Biden to nominate 32-year-old Lina Khan as FTC commissioner

New York: US President Joe Biden is likely to nominate 32-year-old Lina Khan from Columbia Law as the commissioner of Federal Trade Commissioner (FTC). She is known as leading voice in the antitrust movement.

If nominated by Biden administration and confirmed by Senate, she will become the youngest ever FTC Commissioner. She will be overseeing privacy, data security and antitrust.

Amazon’s Antitrust Paradox

While still a law student at Yale, Khan cranked out a 96-page zinger titled “Amazon’s Antitrust Paradox”, published in the Yale Law Journal in January 2017.

Broadly, Khan’s argument is that the old antitrust framework needs an internet era fix. She makes the case that the consumer surplus argument alone isn’t enough or ever intelligent anymore.

Khan frames the next era of competition policy for platform markets in the form of two questions: “First, does our legal framework capture the realities of how dominant firms acquire and exercise power in the internet economy? And second, what forms and degrees of power should the law identify as a threat to competition?
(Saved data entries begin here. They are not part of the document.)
Background: an optimization exercise with open tools, aiming at small area and a short achievable clock period. Do not read the settings as production practice.
RTL that was checked went through simulation tests only; none was proved equivalent to the original.
The RTL of runs 1 and 2 was laid out without a check of its function.
The clock port is modelled as an ideal driver, which makes a skipped or thinned clock tree look cheaper than it is; a real chip needs a root buffer or a tree.

<file path="design/flow/config.mk">
export PLATFORM = sky130hd
export DESIGN_NAME = cmd_check
export DESIGN_NICKNAME = cmd_check
export VERILOG_FILES = /design/flow/design.v
export SDC_FILE = /design/flow/constraint.sdc
export NUM_CORES = 4
export LEC_CHECK = 0
export CAP_MARGIN = 20
export CORE_MARGIN = 2
export CORE_UTILIZATION = 40
export SLEW_MARGIN = 20
</file>
<file path="design/flow/constraint.sdc">
create_clock -name core_clock -period 12.0 [get_ports {clk}]
set_input_delay 2.4000 -clock core_clock [delete_from_list [all_inputs] [get_ports {clk}]]
set_output_delay 2.4000 -clock core_clock [all_outputs]
set_load 0.01 [all_outputs]
</file>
Without considering these questions, we risk permitting the growth of powers that we oppose but fail to recognise.

Biden decided to nominate Khan as FTC Commissioner as the regulators, lawmakers and the courts are facing the pressure to take on Big Tech.

Earlier, Rebecca Slaughter, the present FTC acting chairperson said that the agency will adopt an aggressive approach towards tech.  

Timothy Wu

Meanwhile, Timothy Wu, until recently a Professor at Columbia University’s law school and the man who coined the term ‘net neutrality’, is wading into a new role as the Joe Biden administration’s linchpin on technology and competition policy. His scholarly work so far signals a bare-knuckle regulatory agenda against big tech platforms.

The duo’s approach to Big Tech is clear in their groundbreaking papers.

Wu, the author of “The Curse of Bigness: Antitrust in the New Gilded Age”, has a way of constructing stories via analogies – “it is not the biological chisel but the technological chainsaw that is most quickly redefining what it means to be human”.